「普通」という言葉は、人にあまりよく思われない風潮がある。 「普通の人」なんて聞くと平凡で凡庸で、毒にも薬にもならないような、 無味乾燥、面白みのまったく無い人、と言うような印象を受ける。
けれど毎日普通に生きれるなら、一体どんなにいいだろう。
小さな頃は、幼い自我と自尊心で自分だけはきっと特別だという考え を持っていた。けれどその気持ちは、自分だけではなく、他の人にようやく 目が行き始めた頃に、今度は自分の浅はかさに対する羞恥心に変わった。

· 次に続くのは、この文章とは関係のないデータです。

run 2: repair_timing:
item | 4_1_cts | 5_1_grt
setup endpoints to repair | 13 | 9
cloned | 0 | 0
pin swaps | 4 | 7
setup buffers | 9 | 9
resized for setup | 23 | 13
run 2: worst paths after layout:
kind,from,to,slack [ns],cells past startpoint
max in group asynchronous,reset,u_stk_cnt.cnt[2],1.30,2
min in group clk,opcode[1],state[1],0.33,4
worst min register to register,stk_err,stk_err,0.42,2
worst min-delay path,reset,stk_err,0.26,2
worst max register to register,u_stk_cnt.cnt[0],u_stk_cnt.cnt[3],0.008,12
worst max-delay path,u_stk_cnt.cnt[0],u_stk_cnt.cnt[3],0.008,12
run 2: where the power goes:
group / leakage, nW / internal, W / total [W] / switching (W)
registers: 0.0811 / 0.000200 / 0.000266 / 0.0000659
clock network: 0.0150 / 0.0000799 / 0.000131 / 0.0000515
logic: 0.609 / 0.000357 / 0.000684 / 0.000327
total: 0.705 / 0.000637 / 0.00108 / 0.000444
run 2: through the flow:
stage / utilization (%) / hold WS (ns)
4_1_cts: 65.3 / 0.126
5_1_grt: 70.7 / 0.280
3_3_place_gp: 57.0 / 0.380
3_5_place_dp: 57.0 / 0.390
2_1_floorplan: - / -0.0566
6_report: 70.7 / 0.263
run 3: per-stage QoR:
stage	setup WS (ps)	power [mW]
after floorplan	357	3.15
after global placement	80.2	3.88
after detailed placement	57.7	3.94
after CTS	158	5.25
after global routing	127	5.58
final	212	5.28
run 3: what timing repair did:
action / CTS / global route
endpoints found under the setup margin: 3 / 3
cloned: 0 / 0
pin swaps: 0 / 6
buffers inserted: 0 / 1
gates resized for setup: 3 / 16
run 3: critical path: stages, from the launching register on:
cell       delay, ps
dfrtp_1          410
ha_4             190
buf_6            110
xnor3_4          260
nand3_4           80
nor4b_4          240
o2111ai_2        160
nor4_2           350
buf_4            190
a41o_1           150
File: src/rtl/bram_rr_arbiter.sv
// -----------------------------------------------------------------------------
// bram_rr_arbiter
//   Round-robin arbiter that shares one simple dual-port BRAM between NREQ
//   requesters. Accepts at most one read or write command per cycle, drives
//   BRAM port A (write) and port B (read address), and returns read data two
//   cycles after acceptance, tagged with the issuing requester's index.
//
// Optional feature (macro BRAM_ARB_LOCK_EN):
//   Adds req_lock. An accepted command with its lock bit set pins arbitration
//   to that requester until it issues an unlocked command or drops valid.
//
// Ports:
//   clk         single clock for arbiter and BRAM
//   rst         asynchronous active-high reset
//   en          global grant enable (low = no new grants)
//   req_valid   per-requester command valid
//   req_ready   per-requester grant, one-hot or zero (combinational)
//   req_we      per-requester command type, 1 = write
//   req_addr    packed addresses, requester i at [i*ADDR +: ADDR]
//   req_wdata   packed write data, requester i at [i*DATA +: DATA]
//   req_lock    (BRAM_ARB_LOCK_EN only) per-requester lock request
//   rsp_valid   read data valid
//   rsp_id      owner of rsp_data
//   rsp_data    read data, bram_doutb passed through
//   bram_wea    BRAM port A write enable
//   bram_addra  BRAM port A address
//   bram_dina   BRAM port A write data
//   bram_addrb  BRAM port B address
//   bram_doutb  BRAM port B registered read data (one-cycle latency)
// -----------------------------------------------------------------------------
module bram_rr_arbiter #(
  parameter int unsigned DATA = 128,
  parameter int unsigned ADDR = 9,
  parameter int unsigned NREQ = 4,
  parameter int unsigned IDW  = 2
) (
  input  logic                   clk,
  input  logic                   rst,
  input  logic                   en,
  input  logic [NREQ-1:0]        req_valid,
  output logic [NREQ-1:0]        req_ready,
  input  logic [NREQ-1:0]        req_we,
  input  logic [NREQ*ADDR-1:0]   req_addr,
  input  logic [NREQ*DATA-1:0]   req_wdata,
`ifdef BRAM_ARB_LOCK_EN
  input  logic [NREQ-1:0]        req_lock,
`endif
  output logic                   rsp_valid,
  output logic [IDW-1:0]         rsp_id,
  output logic [DATA-1:0]        rsp_data,
  output logic                   bram_wea,
  output logic [ADDR-1:0]        bram_addra,
  output logic [DATA-1:0]        bram_dina,
  output logic [ADDR-1:0]        bram_addrb,
  input  logic [DATA-1:0]        bram_doutb
);

  // Index of the most recently granted requester; search starts just after it.
  logic [IDW-1:0]  rr_ptr;

  // Arbitration results for the current cycle.
  logic [NREQ-1:0] elig;
  logic            found;
  logic [IDW-1:0]  win;
  logic [IDW-1:0]  cand;
  logic            accept;

  // Command fields of the winning requester.
  logic [ADDR-1:0] addr_a [NREQ];
  logic [DATA-1:0] wdata_a [NREQ];
  logic            sel_we;
  logic [ADDR-1:0] sel_addr;
  logic [DATA-1:0] sel_wdata;

  // Read token in the address stage (cycle after acceptance).
  logic            rd1_valid;
  logic [IDW-1:0]  rd1_id;

  // Unpack per-requester address and data buses.
  for (genvar g = 0; g < NREQ; g++) begin : g_unpack
    assign addr_a[g]  = req_addr[g*ADDR +: ADDR];
    assign wdata_a[g] = req_wdata[g*DATA +: DATA];
  end

`ifdef BRAM_ARB_LOCK_EN
  logic           lock_q;
  logic [IDW-1:0] lock_owner;

  // While locked, only the owner may compete.
  always_comb begin
    elig = req_valid;
    if (lock_q) begin
      elig = req_valid & (NREQ'(1) << lock_owner);
    end
  end

  // Lock follows the lock bit of each accepted command; owner dropping valid
  // releases it.
  always_ff @(posedge clk or posedge rst) begin
    if (rst) begin
      lock_q     <= 1'b0;
      lock_owner <= '0;
    end else if (accept) begin
      lock_q     <= req_lock[win];
      lock_owner <= win;
    end else if (lock_q && !req_valid[lock_owner]) begin
      lock_q     <= 1'b0;
    end
  end
`else
  always_comb begin
    elig = req_valid;
  end
`endif

  // Rotating priority search: rr_ptr+1, rr_ptr+2, ... modulo NREQ.
  always_comb begin
    found = 1'b0;
    win   = '0;
    cand  = '0;
    for (int unsigned k = 1; k <= NREQ; k++) begin
      cand = IDW'((32'(rr_ptr) + k) % NREQ);
      if (!found && elig[cand]) begin
        found = 1'b1;
        win   = cand;
      end
    end
  end

  // Grant is suppressed while reset is asserted so it drops immediately.
  always_comb begin
    req_ready = '0;
    if (en && found && !rst) begin
      req_ready[win] = 1'b1;
    end
  end

  assign accept = en & found & ~rst;

  // Winner's command fields.
  always_comb begin
    sel_we    = req_we[win];
    sel_addr  = addr_a[win];
    sel_wdata = wdata_a[win];
  end

  // Round-robin pointer: moves to the winner on every acceptance.
  always_ff @(posedge clk or posedge rst) begin
    if (rst) begin
      rr_ptr <= IDW'(NREQ - 1);
    end else if (accept) begin
      rr_ptr <= win;
    end
  end

  // Port A: write issued the cycle after acceptance; address/data hold.
  always_ff @(posedge clk or posedge rst) begin
    if (rst) begin
      bram_wea   <= 1'b0;
      bram_addra <= '0;
      bram_dina  <= '0;
    end else begin
      bram_wea <= accept & sel_we;
      if (accept && sel_we) begin
        bram_addra <= sel_addr;
        bram_dina  <= sel_wdata;
      end
    end
  end

  // Port B address stage: address holds its last value when idle.
  always_ff @(posedge clk or posedge rst) begin
    if (rst) begin
      bram_addrb <= '0;
      rd1_valid  <= 1'b0;
      rd1_id     <= '0;
    end else begin
      rd1_valid <= accept & ~sel_we;
      if (accept && !sel_we) begin
        bram_addrb <= sel_addr;
        rd1_id     <= win;
      end
    end
  end

  // Response stage aligned with the BRAM's registered output.
  always_ff @(posedge clk or posedge rst) begin
    if (rst) begin
      rsp_valid <= 1'b0;
      rsp_id    <= '0;
    end else begin
      rsp_valid <= rd1_valid;
      if (rd1_valid) begin
        rsp_id <= rd1_id;
      end
    end
  end

  assign rsp_data = bram_doutb;

endmodule

File: config.mk
export PLATFORM = sky130hd
export DESIGN_NAME = bram_rr_arbiter
export DESIGN_NICKNAME = d
export VERILOG_FILES = /design/src/rtl/bram_rr_arbiter.sv
export SDC_FILE = /design/constraint.sdc
export NUM_CORES = 1
export LEC_CHECK = 0
export BUFFER_PORTS_ARGS = -buffer_cell sky130_fd_sc_hd__buf_2
export CORE_AREA = 10 10 372 374
export DETAILED_ROUTE_END_ITERATION = 6
export DIE_AREA = 0 0 382 384
export SLEW_MARGIN = 20
export SYNTH_ARGS = -nofsm -noshare
export SYNTH_HDL_FRONTEND = slang
export SYNTH_SLANG_ARGS = --single-unit
File: constraint.sdc
create_clock -name clk -period 7.7 [get_ports clk]
set_clock_uncertainty 0.2 [all_clocks]
set_input_delay 0.385 -clock clk [delete_from_list [all_inputs] [get_ports clk]]
set_output_delay 0.385 -clock clk [all_outputs]
set_load 0.02 [all_outputs]
==> out/results.tsv, run 1 <==
metric	value	unit
global routing usage summed across all routing layers	0.133	
Num CTS Buffers	17	
number of H-tree branching levels	4	
final hold violation count	0	
total of warnings raised by yosys	0	
Detail Route met2 WL	44900	um
transition time of the tightest slew-check pin	1.04	ns
clock root cell	sky130_fd_sc_hd__clkbuf_16	
Via density	3.57	
CTS tree	yes	
Post-Route Hold Slack	0.0908	ns
layout net count	2599	
required time at the endpoint of the critical path	7.88	ns
portion of the clock cycle consumed by the worst path in the final layout	0.571	
half-perimeter wire length after placement	88600	um
worst min-delay path class	input pin to register	
hold-fix buffer count after cts	1	
number of standard-cell rows in the floorplan	133	
number of unique standard cell types used by synthesis	28	
initial core utilization	0.0844	
pin count of the biggest net entering global routing	161	
post-synth net total	2087	
final-layout fill cell count	15400	
Die ar.	0.147	mm^2
Max rail drop VDD	0.174	mV
unrepaired setup endpoints after global routing	false	
total power per unit cell area	317	mW/mm^2
count of flip-flops with a built-in enable after synthesis	0	
number of design rule violations left after detail routing	0	
area of the mapped netlist	0.0110	mm^2
Cells after Synth	1400	
number of global-route vias before repair	13100	
Final Max Tran Viols	0	
Post-Route WL	102000	um
total grt overflow	0	
Final WS setup	3.31	ns
port buffer count	712	
Core Footprint	0.131	mm^2
drt pass-1 iters	5	
proportion of netlist area held by the largest area contributor	0.347	
sum of routed wire segments on met1	41800	um
top-level I/O count	969	
clock sinks	155	
Post-Place Setup Slack	3.29	ns
final routed wire length divided by cell count	27.6	um
static power due to leakage	0.00779	uW
post-layout minimum cycle time	4.39	ns
Final Wtd Congestion	0.874	
Iter 0 DRT Violations	929	
type of element launching the critical path	register	
sequential element share of the synthesized area	0.352	
placed cell count	3647	
maximum number of buffers from clock root to sink	2	
final standard cell count with taps included and fillers excluded	3692	
max cap viols	0	
Worst Path Arrival	4.57	ns
die span in y	384	um
final count of negative-setup-slack endpoints	0	
highest metal layer used by the detailed router	met5	
share of synthesized registers carrying an async set or reset	1.00	
cell type contributing the most total cell area after synthesis	sky130_fd_sc_hd__dfrtp_1	
register bit count reported by yosys	155	
Reg clk slew, reported paths	0.08	ns
wire length on met3	11800	um
number of nets with antenna violations after detailed routing	0	
Worst-Skew Late Latency	0.50	ns
end-of-flow core utilization	0.123	
post-CTS resize count	0	
die extent in x	382	um
most used flip-flop cell after synthesis	sky130_fd_sc_hd__dfrtp_1	
area growth from synthesis to final layout	46.0	%
Setup Fix Bufs, Post-CTS	0	
crit-path max FO	55	
Area contributors post-synth	sky130_fd_sc_hd__dfrtp_1 35%, sky130_fd_sc_hd__nand2_1 19%, sky130_fd_sc_hd__mux2_1 12%, sky130_fd_sc_hd__buf_4 8.8%, sky130_fd_sc_hd__and3_1 7.8%	
Max-Slew Margin vs Limit	0.303	
share of layout cells above drive strength 1	0.414	
Worst Setup Path Type	register to register	
nature of the critical path endpoint	register	
initial antenna violation count	154	
Max Clk Rate	228	MHz
Synth Area per Inst	7.88	um^2
setup total negative slack	0	ns
total vias in the final route	13200	
run status	complete, no violations	
first-pass GRT wire length	130000	um
## state kept, by name, indices dropped and copies added, names as in the netlist
signal and flops:
bram_dina 128, bram_addra 9, bram_addrb 9, rd1_id 2, rr_ptr 2, rsp_id 2, bram_wea 1, rd1_valid 1
rsp_valid 1
## path summary, 6_finish.rpt
| kind | from | endpoint | slack, ns | cells after the start |
|---|---|---|---|---|
| min in group asynchronous | rst | bram_dina[28] | 0.25 | 3 |
| hold reg to reg | rd1_valid | rsp_valid | 0.27 | 0 |
| hold / removal | req_wdata[353] | bram_dina[97] | 0.09 | 4 |
| setup reg to reg | rr_ptr[0] | bram_dina[60] | 3.31 | 8 |
| setup / recovery | rr_ptr[0] | bram_dina[60] | 3.31 | 8 |
| max in group asynchronous | rst | bram_dina[4] | 5.79 | 4 |
## placed cells by master, fill, tap and decap left out
cell type / instances
sky130_fd_sc_hd__mux2_2: 30
sky130_fd_sc_hd__o21ai_0: 1
sky130_fd_sc_hd__buf_12: 1
sky130_fd_sc_hd__a211o_4: 2
sky130_fd_sc_hd__nor2_1: 9
sky130_fd_sc_hd__buf_4: 14
sky130_fd_sc_hd__nand2b_1: 3
sky130_fd_sc_hd__mux2i_1: 2
sky130_fd_sc_hd__diode_2: 12
sky130_fd_sc_hd__o21a_1: 1
sky130_fd_sc_hd__a211oi_4: 2
sky130_fd_sc_hd__clkinv_8: 2
sky130_fd_sc_hd__inv_6: 5
sky130_fd_sc_hd__dfstp_2: 2
sky130_fd_sc_hd__nand3_1: 1
sky130_fd_sc_hd__buf_2: 712
sky130_fd_sc_hd__mux2_1: 119
sky130_fd_sc_hd__nor3b_1: 1
sky130_fd_sc_hd__inv_1: 2
sky130_fd_sc_hd__dfrtp_1: 153
sky130_fd_sc_hd__and3_1: 138
sky130_fd_sc_hd__dlygate4sd3_1: 1
sky130_fd_sc_hd__clkbuf_8: 1
sky130_fd_sc_hd__a21oi_1: 1
sky130_fd_sc_hd__nand2_1: 555
sky130_fd_sc_hd__a22o_1: 2
sky130_fd_sc_hd__a31oi_1: 137
sky130_fd_sc_hd__clkbuf_16: 17
sky130_fd_sc_hd__nor3_1: 1
sky130_fd_sc_hd__clkinvlp_4: 2
sky130_fd_sc_hd__o22a_4: 1
sky130_fd_sc_hd__o21ai_1: 1
sky130_fd_sc_hd__inv_8: 6
## report_power, final
part / internal, uW / switching, uW / leakage (uW)
Clock: 443 / 502 / 0.000284
Sequential: 1220 / 247 / 0.00183
Combinational: 937 / 1760 / 0.00567
## worst max-delay path, stage by stage (launching register included)
cell and delay (ns):
sky130_fd_sc_hd__dfstp_2 0.55, sky130_fd_sc_hd__nand2b_1 0.22, sky130_fd_sc_hd__o21ai_1 0.18, sky130_fd_sc_hd__a211oi_4 0.27
sky130_fd_sc_hd__buf_4 0.57, sky130_fd_sc_hd__mux2i_1 0.44, sky130_fd_sc_hd__o22a_4 0.57, sky130_fd_sc_hd__buf_4 0.69
sky130_fd_sc_hd__mux2_1 0.39
## per-layer routing
metal	track usage	up-vias
met5	0.00584	-
met4	0.0299	22
met3	0.0591	295
met2	0.212	1058
met1	0.164	6173
li1	-	5628
## synthesized netlist by cell type (2+ instances only)
cell                       instances
sky130_fd_sc_hd__and3_1          138
sky130_fd_sc_hd__buf_4           129
sky130_fd_sc_hd__clkbuf_1         79
sky130_fd_sc_hd__nand2_1         555
sky130_fd_sc_hd__mux2_1          119
sky130_fd_sc_hd__a31oi_1         137
sky130_fd_sc_hd__buf_2             7
sky130_fd_sc_hd__inv_1             3
sky130_fd_sc_hd__nand2b_1          3
sky130_fd_sc_hd__dfstp_2           2
sky130_fd_sc_hd__mux2_2           30
sky130_fd_sc_hd__nor2_1            9
sky130_fd_sc_hd__buf_6            13
sky130_fd_sc_hd__dfrtp_1         153
sky130_fd_sc_hd__a211o_1           2
sky130_fd_sc_hd__a22o_1            2
sky130_fd_sc_hd__mux2i_1           2
sky130_fd_sc_hd__buf_1             7
## cell type report
type	instances	area [um^2]	area share
antenna	12	30.0	0.00186
clock buffer	18	439	0.0273
sequential	155	3880	0.241
inverter	3	18.8	0.00116
multi-input combinational	1007	5700	0.354
clock inverter	14	148	0.00916
tap	1755	2200	0.136
timing repair buffer	728	3700	0.230
## cells by family (layout without fill, tap and decap cells)
family,after synthesis,after routing,synth area share
multiplexers,151,151,0.154
flip-flops,155,155,0.352
AND/OR/NAND/NOR,708,708,0.273
AO/OA/AOI/OAI,148,148,0.0866
other,0,12,0
buffers and inverters,238,763,0.134
## through the flow
stage                     power, uW  area (um^2)
after floorplan                3090        11000
after CTS                      5250        16100
after global routing           5490        16100
after global placement         4190        15500
final                          5120        16100
after detailed placement       4230        15500
(Power assumes the default switching activity.)
==> inputs of run 2 (changes only) <==
ABC_AREA = 1   (was not set)
CORE_AREA = 10 10 368 370   (was 10 10 372 374)
DIE_AREA = 0 0 378 380   (was 0 0 382 384)
clock period = 3.9 ns   (was 7.7 ns; I/O delays follow)
==> run 2 against run 1 <==
  * Combinational power increased to 8.1 times the previous value
  * Synthesized cell count rose by 58%
  * Die area is 2.1% lower
  * The run now ends with design-rule violations left
==> out/results.tsv, run 2 <==
metric	value	unit	change
commonest cells after routing, fill and taps aside	1,300 x sky130_fd_sc_hd__nand2_1, 712 x sky130_fd_sc_hd__buf_2, 458 x sky130_fd_sc_hd__dlygate4sd3_1		
Final Wtd Congestion	0.962		+10%
post-layout minimum cycle time	3.83	ns	-0.569 ns
final count of negative-setup-slack endpoints	0		unchanged
placed cell areas	0.0172	mm^2	+11%
Post-Route WL	118000	um	+15%
most used flip-flop cell after synthesis	sky130_fd_sc_hd__dfrtp_1		
largest register by flop count	bram_dina		
Reg clk slew, reported paths	0.08	ns	about the same
Area contributors post-synth	sky130_fd_sc_hd__nand2_1 38%, sky130_fd_sc_hd__dfrtp_1 30%, sky130_fd_sc_hd__nand3_1 16%, sky130_fd_sc_hd__buf_4 8.3%, sky130_fd_sc_hd__buf_2 3.3%		
area of the mapped netlist	0.0128	mm^2	+16%
area growth from synthesis to final layout	78.4	%	
number of nets with antenna violations after detailed routing	0		unchanged
share of layout cells above drive strength 1	0.261		-0.153
die extent in x	378	um	-1.0%
number of H-tree branching levels	4		unchanged
cell with the most instances after synthesis	sky130_fd_sc_hd__nand2_1		
Total Power	26700	uW	+420%
Iter 0 DRT Violations	1574		+69%
final routed wire length divided by cell count	24.3	um	-12%
total grt overflow	0		unchanged
violations in the final reports	design-rule violations		
number of unique standard cell types used by synthesis	22		-21%
Worst Path Arrival	4.08	ns	-0.49 ns
Final Max Tran Viols	0		unchanged
number of design rule violations left after detail routing	6		+6
post-synth net total	2893		+39%
maximum number of buffers from clock root to sink	2		unchanged
Synth Area per Inst	5.81	um^2	-26%
max cap viols	0		unchanged
sequential element share of the synthesized area	0.303		-0.0487
fin area	0.0228	mm^2	+42%
die span in y	380	um	-1.0%
count of flip-flops with a built-in enable after synthesis	0		unchanged
half-perimeter wire length after placement	91500	um	+3.2%
final-layout fill cell count	14600		-4.7%
register bit count reported by yosys	155		unchanged
transition time of the tightest slew-check pin	1.01	ns	-0.0389 ns
setup total negative slack	0	ns	unchanged
global routing usage summed across all routing layers	0.151		+0.0181
Final WS setup	0.0750	ns	-3.23 ns
clock root cell	sky130_fd_sc_hd__clkbuf_16		
Die ar.	0.144	mm^2	-2.1%
Cells after Synth	2206		+58%
largest registers in the final layout	bram_dina: 128 flops, bram_addra: 9 flops, bram_addrb: 9 flops		
multi-input gate area in the final layout	0.00729	mm^2	+28%
Sequential Area	0.00388	mm^2	unchanged
CTS tree	yes		
drt pass-1 iters	7		+2
port buffer count	712		unchanged
initial core utilization	0.0997		+0.0153
number of standard-cell rows in the floorplan	132		-0.75%
Post-Place Setup Slack	0.603	ns	-2.69 ns
total of warnings raised by yosys	0		unchanged
Max Clk Rate	261	MHz	+15%
number of global-route vias before repair	18700		+43%
final hold violation count	0		unchanged
clock sinks	155		unchanged
run status	finished with violations		
Core Footprint	0.128	mm^2	-1.8%
required time at the endpoint of the critical path	4.16	ns	-3.72 ns
Max-Slew Margin vs Limit	0.329		+0.0260
crit-path max FO	102		+85%
pin count of the biggest net entering global routing	128		-20%
initial antenna violation count	61		-60%
top cell types by occurrence after synthesis	1,302 x sky130_fd_sc_hd__nand2_1, 419 x sky130_fd_sc_hd__nand3_1, 153 x sky130_fd_sc_hd__dfrtp_1, 142 x sky130_fd_sc_hd__buf_4, 84 x sky130_fd_sc_hd__buf_2		
cell type contributing the most total cell area after synthesis	sky130_fd_sc_hd__nand2_1		
max FFs per register	128		unchanged
Worst-Skew Late Latency	0.52	ns	+0.02 ns
layout net count	3834		+48%
commonest non-fill, non-tap cell in the layout	sky130_fd_sc_hd__nand2_1		
top-level I/O count	969		unchanged
Num CTS Buffers	17		unchanged
share of synthesized registers carrying an async set or reset	1.00		unchanged
unrepaired setup endpoints after global routing	true		
Worst Setup Path Type	register to register		
static power due to leakage	0.0126	uW	+62%
proportion of netlist area held by the largest area contributor	0.382		+0.0346
Via density	3.98		+11%
type of element launching the critical path	register		
first-pass GRT wire length	153000	um	+17%
portion of the clock cycle consumed by the worst path in the final layout	0.981		+0.410
total power per unit cell area	1170	mW/mm^2	+270%
Max rail drop VDD	1.22	mV	+600%
total vias in the final route	19300		+46%
nature of the critical path endpoint	register		
worst min-delay path class	input pin to register		
## run 2: cell count changes in the layout (fill, tap and decap cells not counted), sizes merged, moves of 7 or more
cell,delta
a31oi,-137
and3,-138
buf,+25
clkbuf,+7
dlygate4sd3,+457
mux2,-147
nand2,+754
nand3,+419
## run 2: cell families after synthesis
| family | Yosys count | share of synthesized area |
|---|---|---|
| and+or+nand+nor | 1741 | 0.555 |
| buffers and inverters | 304 | 0.139 |
| DFF | 155 | 0.303 |
| AOI/OAI and AO/OA | 4 | 0.00156 |
| muxes | 2 | 0.00176 |
## run 2: power by group
part	switching (uW)	leakage [uW]	internal [uW]
sequential	427	0.00198	2320
combinational	13600	0.0104	8340
clock	881	0.000311	1080
## run 2: final timing paths
path / start / end / slack [ns] / cells after the start
setup / recovery: rr_ptr[0] / bram_dina[60] / 0.07 / 16
hold / removal: req_wdata[183] / bram_dina[55] / 0.05 / 7
setup reg to reg: rr_ptr[0] / bram_dina[60] / 0.07 / 16
hold reg to reg: bram_dina[102] / bram_dina[102] / 0.27 / 2
max in group asynchronous: rst / bram_addrb[6] / 1.89 / 6
min in group asynchronous: rst / bram_dina[45] / 0.24 / 4
## run 2: metal layers
metal	share of wire	vias up	wire (um)	global-route usage
li1	-	8686	-	-
met1	0.37	9037	43000	0.164
met2	0.47	1289	55800	0.257
met3	0.13	235	15000	0.0770
met4	0.032	22	3720	0.0413
met5	0.0020	-	231	0.00472
## run 2: worst max-delay path, cell delays in order (launching register included)
cell and delay [ns]:
sky130_fd_sc_hd__dfstp_2 0.58, sky130_fd_sc_hd__inv_2 0.12, sky130_fd_sc_hd__nand2_1 0.09, sky130_fd_sc_hd__nand2_1 0.08, sky130_fd_sc_hd__nand2_1 0.11, sky130_fd_sc_hd__nand2_2 0.10
sky130_fd_sc_hd__nor2_4 0.14, sky130_fd_sc_hd__nand3_2 0.14, sky130_fd_sc_hd__nand2_8 0.17, sky130_fd_sc_hd__buf_12 0.28, sky130_fd_sc_hd__nand3_1 0.44, sky130_fd_sc_hd__nand2_1 0.17
sky130_fd_sc_hd__nand2_1 0.06, sky130_fd_sc_hd__nand2_1 0.06, sky130_fd_sc_hd__dlygate4sd3_1 0.54, sky130_fd_sc_hd__nand3_1 0.11, sky130_fd_sc_hd__nand2_1 0.11
## run 2: what timing repair did
action / 4_1_cts / 5_1_grt
hold buffers: 459 / 0
buffers inserted: 0 / 13
hold endpoints to repair: 166 / 0
cloned: 0 / 5
pin swaps: 0 / 4
resized for setup: 1 / 19
setup endpoints to repair: 1 / 38
## run 2: stage by stage
stage	hold slack (ns)	utilization	cells
CTS	0.00152	0.175	4817
finish	0.0514	0.178	4847
global placement	0.190	0.134	4326
detailed placement	0.190	0.134	4326
floorplan	0.190	-	2206
global route	0.0310	0.178	4840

それ以来、「普通」に生き、「普通」に考え、「普通」に行動する 事を目標にして努めて自己について考えてきた。 けれど普通に毎日をやり過ごすには、心に余裕が無ければ出来ない。 「普通」の余裕が持てない人には、何事も普通に行えないのである。
勿論「自分は普通の人生でいいんだ」なんて、半ば諦めのかかった生き方 ではいけない。それは、本当は上昇志向のある人が、それを出来ないから そう言うだけだ。私の思うのはそう言うものではなく。 「毒も薬も必要ない」ような人生を送りたい。
毒が必要になる程健全すぎる事も無く、薬が必要なほどに劣悪でもなく、 自分で作り上げる自分の中の波みたいなもので、アップダウンし、試行錯誤し、 喜んだり哀しんだりしながら、生きたいのである。
一見普通のそういう生き方は、実はとてもとても難しくて、未だに、そして 多分一生、「普通」が完結はしないんだろう。先はおぼろげで、とても 遠い道だ。